本发明属于纳米材料技术领域，具体的说是涉及一种链酶亲和素结合功能荧光磁性纳米颗粒的制备方法。具体为通过PCR技术将Strep II标签基因分别连在APC的α和β亚基脱辅基蛋白基因的N末端，得到Strep II-apcA和Strep II-apcB基因片段；将Strep II-apcA基因片段插入到6×His基因的下游，与藻胆素生物合成酶基因共同克隆到一个表达载体中；将Strep II-apcB基因片段插入到6×His基因的下游，与色基裂合酶基因克隆到另一个载体上，将两个表达载体同时转化大肠杆菌，筛选工程菌，经蛋白分离纯化，将纯化后双标签重组APC荧光蛋白质与锌离子修饰的超顺磁性硅壳纳米颗粒振荡混合，即得到链酶亲和素结合功能荧光磁性纳米颗粒。

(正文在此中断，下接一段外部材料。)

$ cat src/rtl/md5_msg_feeder.sv
// rtl/md5_msg_feeder.sv - MD5 message padder and block emitter (optional MD5_FEED_PREPADDED_EN)
module md5_msg_feeder #(
    parameter int DATA_WIDTH   = 32,
    parameter int ROUND_CYCLES = 64,
    parameter int IDLE_GAP     = 1
) (
    input  logic                  clk,
    input  logic                  rst,
    input  logic                  MsgVld,
    output logic                  MsgRdy,
    input  logic [DATA_WIDTH-1:0] MsgData,
    input  logic                  MsgLast,
    input  logic [2:0]            MsgBytes,
`ifdef MD5_FEED_PREPADDED_EN
    input  logic                  PrePadded,
`endif
    output logic                  DataVld,
    output logic [DATA_WIDTH-1:0] DataIn,
    output logic                  Busy,
    output logic                  MsgDone
);

    typedef enum logic [1:0] {S_FILL, S_PAD, S_EMIT, S_GAP} state_t;

    // Last counter value of a block window, measured from its first DataVld cycle.
    localparam logic [7:0] GAP_LAST = 8'(ROUND_CYCLES + IDLE_GAP - 1);
    localparam logic [DATA_WIDTH-1:0] MARK_WORD = 32'h8000_0000;

    state_t                state_q, state_d;
    logic [DATA_WIDTH-1:0] buf_q [16];
    logic [DATA_WIDTH-1:0] buf_d [16];
    logic [3:0]            widx_q, widx_d;
    logic [63:0]           len_q, len_d;
    logic [7:0]            cnt_q, cnt_d;
    logic                  last_q, last_d;       // block being built/emitted ends the message
    logic                  lenblk_q, lenblk_d;   // a length-only block follows this one
    logic                  lenonly_q, lenonly_d; // current emission is the synthesized length-only block
    logic                  mark_q, mark_d;       // 0x80 marker still owed to the next free word
    logic                  ovf_q, ovf_d;         // marker landed in word 14/15, no room for the length
    logic                  busy_q, busy_d;
    logic                  done_q, done_d;
    logic                  pp_q, pp_d;           // current message is pre-padded
    logic                  pp_now;
    logic                  xfer;
    logic [2:0]            nbytes;
    logic [DATA_WIDTH-1:0] last_word;

    function automatic logic [31:0] byte_swap(input logic [31:0] w);
        return {w[7:0], w[15:8], w[23:16], w[31:24]};
    endfunction

    assign MsgRdy  = (state_q == S_FILL) & ~rst;
    assign xfer    = MsgVld & MsgRdy;
    assign DataVld = (state_q == S_EMIT);
    assign Busy    = busy_q;
    assign MsgDone = done_q;

`ifdef MD5_FEED_PREPADDED_EN
    assign pp_now = busy_q ? pp_q : PrePadded;
`else
    assign pp_now = 1'b0;
`endif

    // Effective byte count and final-word image with the 0x80 marker appended after the valid bytes.
    always_comb begin
        nbytes = (!MsgLast || MsgBytes > 3'd4) ? 3'd4 : MsgBytes;
        case (nbytes)
            3'd0:    last_word = MARK_WORD;
            3'd1:    last_word = {MsgData[31:24], 8'h80, 16'h0000};
            3'd2:    last_word = {MsgData[31:16], 8'h80, 8'h00};
            3'd3:    last_word = {MsgData[31:8], 8'h80};
            default: last_word = MsgData;
        endcase
    end

    // Emission mux: buffered block, or the all-zero-plus-length block computed on the fly.
    always_comb begin
        DataIn = '0;
        if (state_q == S_EMIT) begin
            if (!lenonly_q)
                DataIn = buf_q[widx_q];
            else if (widx_q == 4'd14)
                DataIn = byte_swap(len_q[31:0]);
            else if (widx_q == 4'd15)
                DataIn = byte_swap(len_q[63:32]);
        end
    end

    // Next-state logic: fill, pad, emit and round-cadence gap.
    always_comb begin
        state_d   = state_q;
        buf_d     = buf_q;
        widx_d    = widx_q;
        len_d     = len_q;
        cnt_d     = cnt_q;
        last_d    = last_q;
        lenblk_d  = lenblk_q;
        lenonly_d = lenonly_q;
        mark_d    = mark_q;
        ovf_d     = ovf_q;
        busy_d    = busy_q;
        done_d    = 1'b0;
        pp_d      = pp_q;
        case (state_q)
            S_FILL: begin
                if (xfer) begin
                    busy_d = 1'b1;
                    pp_d   = pp_now;
                    len_d  = len_q + {58'd0, nbytes, 3'd0};
                    widx_d = widx_q + 4'd1;
                    if (pp_now) begin
                        buf_d[widx_q] = MsgData;
                        if (widx_q == 4'd15) begin
                            state_d = S_EMIT;
                            cnt_d   = '0;
                            last_d  = MsgLast;
                        end else if (MsgLast) begin
                            state_d = S_PAD;
                        end
                    end else if (!MsgLast) begin
                        buf_d[widx_q] = MsgData;
                        if (widx_q == 4'd15) begin
                            state_d = S_EMIT;
                            cnt_d   = '0;
                        end
                    end else begin
                        buf_d[widx_q] = last_word;
                        if (widx_q == 4'd15) begin
                            // Block is full: the marker (if not yet placed) and length go in later blocks.
                            state_d  = S_EMIT;
                            cnt_d    = '0;
                            last_d   = 1'b0;
                            mark_d   = (nbytes == 3'd4);
                            lenblk_d = (nbytes != 3'd4);
                        end else begin
                            state_d = S_PAD;
                            mark_d  = (nbytes == 3'd4);
                            ovf_d   = (widx_q == 4'd14) || (widx_q == 4'd13 && nbytes == 3'd4);
                        end
                    end
                end
            end
            S_PAD: begin
                if (pp_q || ovf_q || (widx_q < 4'd14 && !mark_q))
                    buf_d[widx_q] = '0;
                else if (mark_q)
                    buf_d[widx_q] = MARK_WORD;
                else if (widx_q == 4'd14)
                    buf_d[widx_q] = byte_swap(len_q[31:0]);
                else
                    buf_d[widx_q] = byte_swap(len_q[63:32]);
                if (mark_q && !pp_q)
                    buf_d[widx_q] = MARK_WORD;
                mark_d = 1'b0;
                widx_d = widx_q + 4'd1;
                if (widx_q == 4'd15) begin
                    state_d  = S_EMIT;
                    cnt_d    = '0;
                    last_d   = pp_q | ~ovf_q;
                    lenblk_d = ~pp_q & ovf_q;
                    ovf_d    = 1'b0;
                end
            end
            S_EMIT: begin
                widx_d = widx_q + 4'd1;
                cnt_d  = cnt_q + 8'd1;
                if (widx_q == 4'd15)
                    state_d = S_GAP;
            end
            default: begin
                cnt_d = cnt_q + 8'd1;
                if (cnt_q == GAP_LAST) begin
                    if (lenblk_q) begin
                        state_d   = S_EMIT;
                        cnt_d     = '0;
                        lenonly_d = 1'b1;
                        lenblk_d  = 1'b0;
                        last_d    = 1'b1;
                    end else if (last_q) begin
                        state_d   = S_FILL;
                        done_d    = 1'b1;
                        busy_d    = 1'b0;
                        len_d     = '0;
                        last_d    = 1'b0;
                        lenonly_d = 1'b0;
                        pp_d      = 1'b0;
                    end else if (mark_q) begin
                        state_d = S_PAD;
                    end else begin
                        state_d = S_FILL;
                    end
                end
            end
        endcase
    end

    // Control registers with synchronous reset.
    always_ff @(posedge clk) begin
        if (rst) begin
            state_q   <= S_FILL;
            widx_q    <= '0;
            len_q     <= '0;
            cnt_q     <= '0;
            last_q    <= 1'b0;
            lenblk_q  <= 1'b0;
            lenonly_q <= 1'b0;
            mark_q    <= 1'b0;
            ovf_q     <= 1'b0;
            busy_q    <= 1'b0;
            done_q    <= 1'b0;
            pp_q      <= 1'b0;
        end else begin
            state_q   <= state_d;
            widx_q    <= widx_d;
            len_q     <= len_d;
            cnt_q     <= cnt_d;
            last_q    <= last_d;
            lenblk_q  <= lenblk_d;
            lenonly_q <= lenonly_d;
            mark_q    <= mark_d;
            ovf_q     <= ovf_d;
            busy_q    <= busy_d;
            done_q    <= done_d;
            pp_q      <= pp_d;
        end
    end

    // Block buffer; contents are don't-care after reset.
    always_ff @(posedge clk) begin
        for (int i = 0; i < 16; i++)
            buf_q[i] <= buf_d[i];
    end

endmodule

$ cat config.mk
export PLATFORM = sky130hd
export DESIGN_NAME = md5_msg_feeder
export DESIGN_NICKNAME = d
export VERILOG_FILES = /design/src/rtl/md5_msg_feeder.sv
export SDC_FILE = /design/constraint.sdc
export NUM_CORES = 1
export LEC_CHECK = 0
export ABC_AREA = 1
export BUFFER_PORTS_ARGS = -buffer_cell sky130_fd_sc_hd__buf_2
export CORE_MARGIN = 2
export CORE_UTILIZATION = 49
export DETAILED_ROUTE_END_ITERATION = 10
export PLACE_DENSITY = 0.67
export SLEW_MARGIN = 15
export SYNTH_ARGS = -nofsm -noshare
export SYNTH_HDL_FRONTEND = slang
export SYNTH_SLANG_ARGS = --single-unit
export TNS_END_PERCENT = 20
$ cat constraint.sdc
create_clock -name clk -period 3.5 [get_ports clk]
set_clock_uncertainty 0.05 [all_clocks]
set_input_delay 0.35 -clock clk [delete_from_list [all_inputs] [get_ports clk]]
set_output_delay 0.35 -clock clk [all_outputs]
set_load 0.02 [all_outputs]
=== After elaboration in Yosys (flattened, before gate mapping) ===
Index checks and enable logic that the tools add are counted.

* Output and inout port bits: 36
* Bits in registers: 598
* Logic and storage cells: 177
* Input port bits: 39

* Reductions and logical operators: 31
* Muxes and demuxes: 74
* $add $sub $neg: 3
* Magnitude comparators: 4
* Eq/ne operators: 18
* Bitwise operators: 19

{| class="wikitable"
|+ Operators by type and width
! kind !! count
|-
| two-way mux 512 bit || 7
|-
| bitwise mux 512 bit || 4
|-
| case mux 512 bit (2 select lines) || 1
|-
| bitwise AND 496 bit || 2
|-
| bitwise AND 512 bit || 1
|-
| NOT 512 bit || 1
|-
| NOT 496 bit || 1
|-
| two-way mux 64 bit || 4
|-
| two-way mux 32 bit || 7
|-
| binary-select mux 32 bit (select 4 bit) || 1
|-
| demux 32 bit (select 4 bit) || 1
|-
| case mux 32 bit (4 select lines) || 1
|-
| case mux 64 bit (2 select lines) || 1
|-
| adder 64 x 6 -> 64 bit || 1
|-
| two-way mux 8 bit || 4
|-
| OR 16 bit || 2
|-
| two-way mux 1 bit || 25
|-
| case mux 8 bit (3 select lines) || 1
|-
| two-way mux 2 bit || 7
|-
| equality test 4 bit, second input constant || 3
|-
| AND reduction 5 bit || 2
|-
| nonzero test 2 bit || 5
|-
| AND reduction 3 bit || 3
|-
| adder 8 x 1 -> 8 bit, second input constant || 1
|-
| 36 further kinds || 63
|}

=== Longest topological paths before layout ===
Gate-level depths: netlist of the first run.

* Word-level depth: 13
* Gate-level depth with buffers: 18
* Mapped depth without buffers: 18

=== Worst setup path before layout of the first run ===
No wires, ideal clock.

* Path type: register to register
* From: register widx_q[0] (netlist name)
* To: register buf_q[32] (netlist name) (enable)
* Setup time: 0.387 ns
* Setup slack: 0.110 ns
* Required time: 3.063 ns
* Period minus slack after synthesis: 3.390 ns
* Cell stages (with the launch flop): 14
* Arrival: 2.954 ns
* Path through: dfxtp_1 > buf_2 > clkinv_1 > clkbuf_1 > clkbuf_1 > ha_1 > inv_1 > nor2_1 > inv_1 > clkbuf_1 > clkbuf_1 > nand2_1 > nand2_1 > inv_1

{| class="wikitable"
|+ RTL lines
! element !! RTL line !! text
|-
| end signal: indexed assignment || 231 || <nowiki>buf_q[i] <= buf_d[i];</nowiki>
|-
| end: declaration || 30 || <nowiki>logic [DATA_WIDTH-1:0] buf_q [16];</nowiki>
|}

=== Worst setup path after layout of the first run ===
* From: register widx_q[0]
* To: output DataIn[15]

* Longest elaborated chain between the ends: 6
* Elaborated cells on any way between the ends: 10
* Those cells by class: eq/ne (2); mux (7); bitwise (1)

{| class="wikitable"
|+ Ends and longest elaborated chain
! element !! RTL line !! text
|-
| start: declaration || 32 || <nowiki>logic [3:0] widx_q, widx_d;</nowiki>
|-
| start signal: assignment || 214 || <nowiki>widx_q <= widx_d;</nowiki>
|-
| NOT 4 -> 5 bit (implied by the code) || 81 || <nowiki>DataIn = buf_q[widx_q];</nowiki>
|-
| binary-select mux 32 bit (select 4 bit) || 81 ||
|-
| two-way mux 32 bit (implied by the code) (2 in a row) || 81 ||
|-
| two-way mux 32 bit * || 80 || <nowiki>if (!lenonly_q)</nowiki>
|-
| two-way mux 32 bit * || 79 || <nowiki>if (state_q == S_EMIT) begin</nowiki>
|-
| end: declaration || 18 || <nowiki>output logic [DATA_WIDTH-1:0] DataIn,</nowiki>
|}

Mark *: on every way between the ends. The rest lies on a longest branch, timed or not. The select of a mux whose other input is x is not followed.

==> impl_results.md, run 1 <==
- Die Ht: 263 um
- IO Count: 75
- Antenna violations before repair: 0
- Fraction of registers with async set or reset after synthesis: 0
- Post-synthesis mux area share: 0
- Placer Congestion: 0.970
- FP Rows: 94
- Endpoints failing setup: 3
- YS warnings: 0
- Slew @ Worst Pin: 1.20 ns
- Synth unique cells: 49
- Seq cells post-synth: 594
- First-pass DRT Iterations: 6
- Worst Slack Setup Final: -0.0761 ns
- Post-synthesis compound-gate area fraction: 0.220
- I/O Buffers: 74
- Clk Latency, worst-skew pair: 0.61 ns
- Min Tclk post-route: 3.58 ns
- Post-synth EDFFs: 512
- Chip Width: 263 um
- Ys flop type: edfxtp_1
- DR WL/cell: roughly 26 um
- Final Max Tran Viols: 0
- Syn nets: between 3000 and 4000
- Starting Density: 0.497
- Worst ir drop on vdd: 0.000528 V
- Fmax: 280 MHz
- FF-to-FF path depth: 11
- Total number of vias: 31400
- Worst hold endpoint: buf_q[411]$_DFFE_PP_
- Die ar.: just under 70000 um^2
- Initial DRC Count: 4998
- Arr. time, crit path: 3.18 ns
- Max_slew headroom: 0.203
- Reg2Reg Setup Slack: 0.49 ns
- Worst-path cell chain: inv_8 > ha_1 > inv_1 > nor2_4 > buf_12 > o31ai_1 > o21ai_0 > a41oi_1 > buf_2
- Status: finished, violations left
- Tcrit/Tclk final: 1.02
- Post-DP HPWL: 74.0 mm
- Design Power: 26.4 mW
- Critical path required time: 3.10 ns
- Fillers: 5981
- Reg2reg end: buf_q[235]$_DFFE_PP_
- Place WS: around 0.43 ns
- Post-Syn Area: 32800 um^2
- RSZ-0062 raised after global routing: true
- Largest net degree at the start of global routing: 237
- Worst-path fanout max: 27
- Final nets: roughly 3800
- Final wirelength: 121 mm
- Worst hold start: MsgData[27]
- Root Buffer: clkbuf_16
- Largest family of logic cells by synthesized area: compound AO/OA/AOI/OAI gates
- ANT cells: 0
- Synth Area in Adders: 0.00496
- First-pass GRT wire length: 179 mm
- Layout area overhead: 11.2%
- Layout cells sized above 1: 0.0935
- Synth Area in Simple Gates: 0.186
- WS Path Type: flop to output pin
- Final ANT Viol Nets: 0
- Hold Vio Cnt, Final: 0
- Setup TNS Final: -0.0838 ns
- Worst Hold Class: primary input to flop
- XOR/XNOR Fraction of Synth Area: 0.00721
- LEAKAGE: 12.3 nW
- Startpoint Class: flop
- Reg clk slew, reported paths: 0.06 ns
- CP max-delay cell: o31ai_1
- CTS H-tree depth: 3
- Slowest cell delay on critical path: 0.54 ns
- Syn Area/Cell: 8.47 um^2
- Total of max-cap violations: 0
- Post-synthesis sequential area ratio: 0.519
- Vias in the first global route: 28100
- Clock Tree Buf Depth: 3
- Core area: 66000 um^2
- GRT Total Usage: 0.334
- RR Startpoint: state_q[1]$_SDFFE_PP0P_
- Post-DR vias/cell: 6.68
- Num CTS Buffers: 70
- Worst Hold Depth: 3
- Syn Inst Count: 3873
- Drt drc: 0
- Cts-stage hold buffer count: 0
- PwrDens: 724 nW/um^2
- Clock Sink Count: 594
- Failing checks: setup timing
- GRT overflow: 0
- Endpoint class of the critical path: output pin
- CTS tree: yes
==> per-layer routing <==
metal | part of all wire | global-route usage | routed length, um
met1 | 0.40 | 0.475 | 47800
met2 | 0.43 | 0.490 | 51600
met3 | 0.13 | 0.0739 | 16100
met4 | 0.043 | 0.143 | 5170
met5 | 0 | 0 | 0
==> area by class of cell <==
class	instances	area (um^2)	share of cell area
timing repair buffer	184	1610	0.0441
multi-input combinational	2736	13900	0.381
clock inverter	31	219	0.00600
sequential	594	17000	0.467
tap	864	1080	0.0296
clock buffer	92	1880	0.0516
inverter	202	772	0.0212
==> Yosys cell counts (31+ instances only) <==
cell        n  area (um^2)
o21ai_0   795         3980
buf_1      51          191
o22ai_1   204         1280
dfxtp_1    82         1640
nand4_1    43          269
o31ai_1    38          285
nor2_1    411         1540
clkbuf_1  262          983
a22oi_1    87          653
nor3_1     37          185
nand3_1   465         2330
a41oi_1    31          272
inv_1     181          679
nand2_1   426         1600
edfxtp_1  512        15400
a21oi_1   104          521
==> what timing repair did <==
item,4_1_cts,5_1_grt
pin swaps,0,1
gates resized for setup,7,25
cloned,0,1
setup endpoints to repair,13,29
buffers inserted,0,2
==> sequential cells by signal, summed over array words and instances, names as in the netlist <==
register / count
widx_q: 4
Busy: 1
lenonly_q: 1
mark_q: 1
cnt_q: 8
ovf_q: 1
buf_q: 512
MsgDone: 1
len_q: 61
lenblk_q: 1
state_q: 2
last_q: 1
==> kinds of logic after synthesis <==
group,after synthesis
buf+inv,543
xor+xnor,27
fa+ha+maj,13
flops,594
simple gates,1405
compound gates,1291
==> layout by cell type (no fill, tap or decap), drive strengths merged, types with 2 or more instances in the layout <==
cell and count:
a32oi 4, nand4 43, buf 183, bufinv 2
o21ai 799, o211ai 4, o31ai 39, nor4 4
nand3 465, inv 204, a31oi 5, a41oi 31
dfxtp 82, o22ai 204, nand2 428, a22oi 87
nor2 417, nand3b 2, ha 13, o221ai 4
or2 4, a21oi 104, nor3 38, clkbuf 93
o21bai 2, xnor2 6, xor2 21, clkinv 26
edfxtp 512
==> through the flow <==
stage               std cells  hold WS, ns   util  instance area (um^2)
floorplan                3873        0.406      -                 32800
global placement         4577        0.422  0.518                 34200
detailed placement       4577        0.427  0.518                 34200
CTS                      4700       0.0529  0.551                 36300
global route             4703        0.106  0.553                 36500
finish                   4703       0.0705  0.553                 36500
==> how the worst max path moves through the flow <==
| stage | slack [ns] | from | to |
|---|---|---|---|
| 6_report | -0.08 | widx_q[0]$_SDFFE_PP0P_ | DataIn[15] |
| 5_1_grt | -0.08 | widx_q[3]$_SDFFE_PP0P_ | DataIn[3] |
| 4_1_cts | 0.01 | widx_q[0]$_SDFFE_PP0P_ | DataIn[2] |
| 3_5_place_dp | 0.43 | widx_q[2]$_SDFFE_PP0P_ | DataIn[3] |
| 3_3_place_gp | 0.47 | widx_q[2]$_SDFFE_PP0P_ | DataIn[3] |
| 2_1_floorplan | 0.11 | widx_q[0]$_SDFFE_PP0P_ | buf_q[32]$_DFFE_PP_ |
==> worst max-delay path, delay by kind of cell, from the launching register on <==
family                     cells  cell delay [ns]
AOI/OAI and AO/OA              3             1.13
buffers and inverters          4             0.64
DFF                            1             0.46
adders and majority gates      1             0.19
and+or+nand+nor                1             0.13
==> report_power, final <==
part	leakage, nW	switching, mW	total (mW)	internal (mW)
clock	1.03	3.03	6.97	3.94
combinational	5.81	6.79	9.24	2.45
sequential	5.44	0.662	10.2	9.54
total	12.3	10.5	26.4	15.9
(Power assumes the default switching activity.)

本发明所得双标签重组蛋白无需化学修饰，即可生物结合链酶亲和素。

主权项

一种链酶亲和素结合功能荧光磁性纳米颗粒的制备方法，其特征在于：1)通过PCR反应将Strep II标签基因分别连在别藻蓝蛋白APC的α和β亚基脱辅基蛋白基因的N末端，分别得到Strep II‑apcA和Strep II‑apcB基因片段，待用；2)将Strep II‑apcA基因片段插入到带有6×His基因的载体A中6×His基因的下游，同时将藻胆素生物合成酶基因hol和pcyA插入到载体上，得到pCDF‑Strep II‑apcA‑hol‑pcyA，待用；将Strep II‑apcB基因片段插入到带有6×His基因的载体B中6×His基因的下游，同时将色基裂合酶基因cpcS和cpcU插入到载体上，得到pRSF‑Strep II‑apcB‑cpcS‑cpcU，待用；3)将步骤2)所得两个表达载体同时转化大肠杆菌，筛选获得同时表达上述基因的工程菌；4)将上述工程菌诱导培养后分离纯化，得到双标签重组APC荧光蛋白质；5)将所得双标签重组APC荧光蛋白质与锌离子修饰的超顺磁性硅壳纳米颗粒振荡混合，即得到链酶亲和素结合功能荧光磁性纳米颗粒。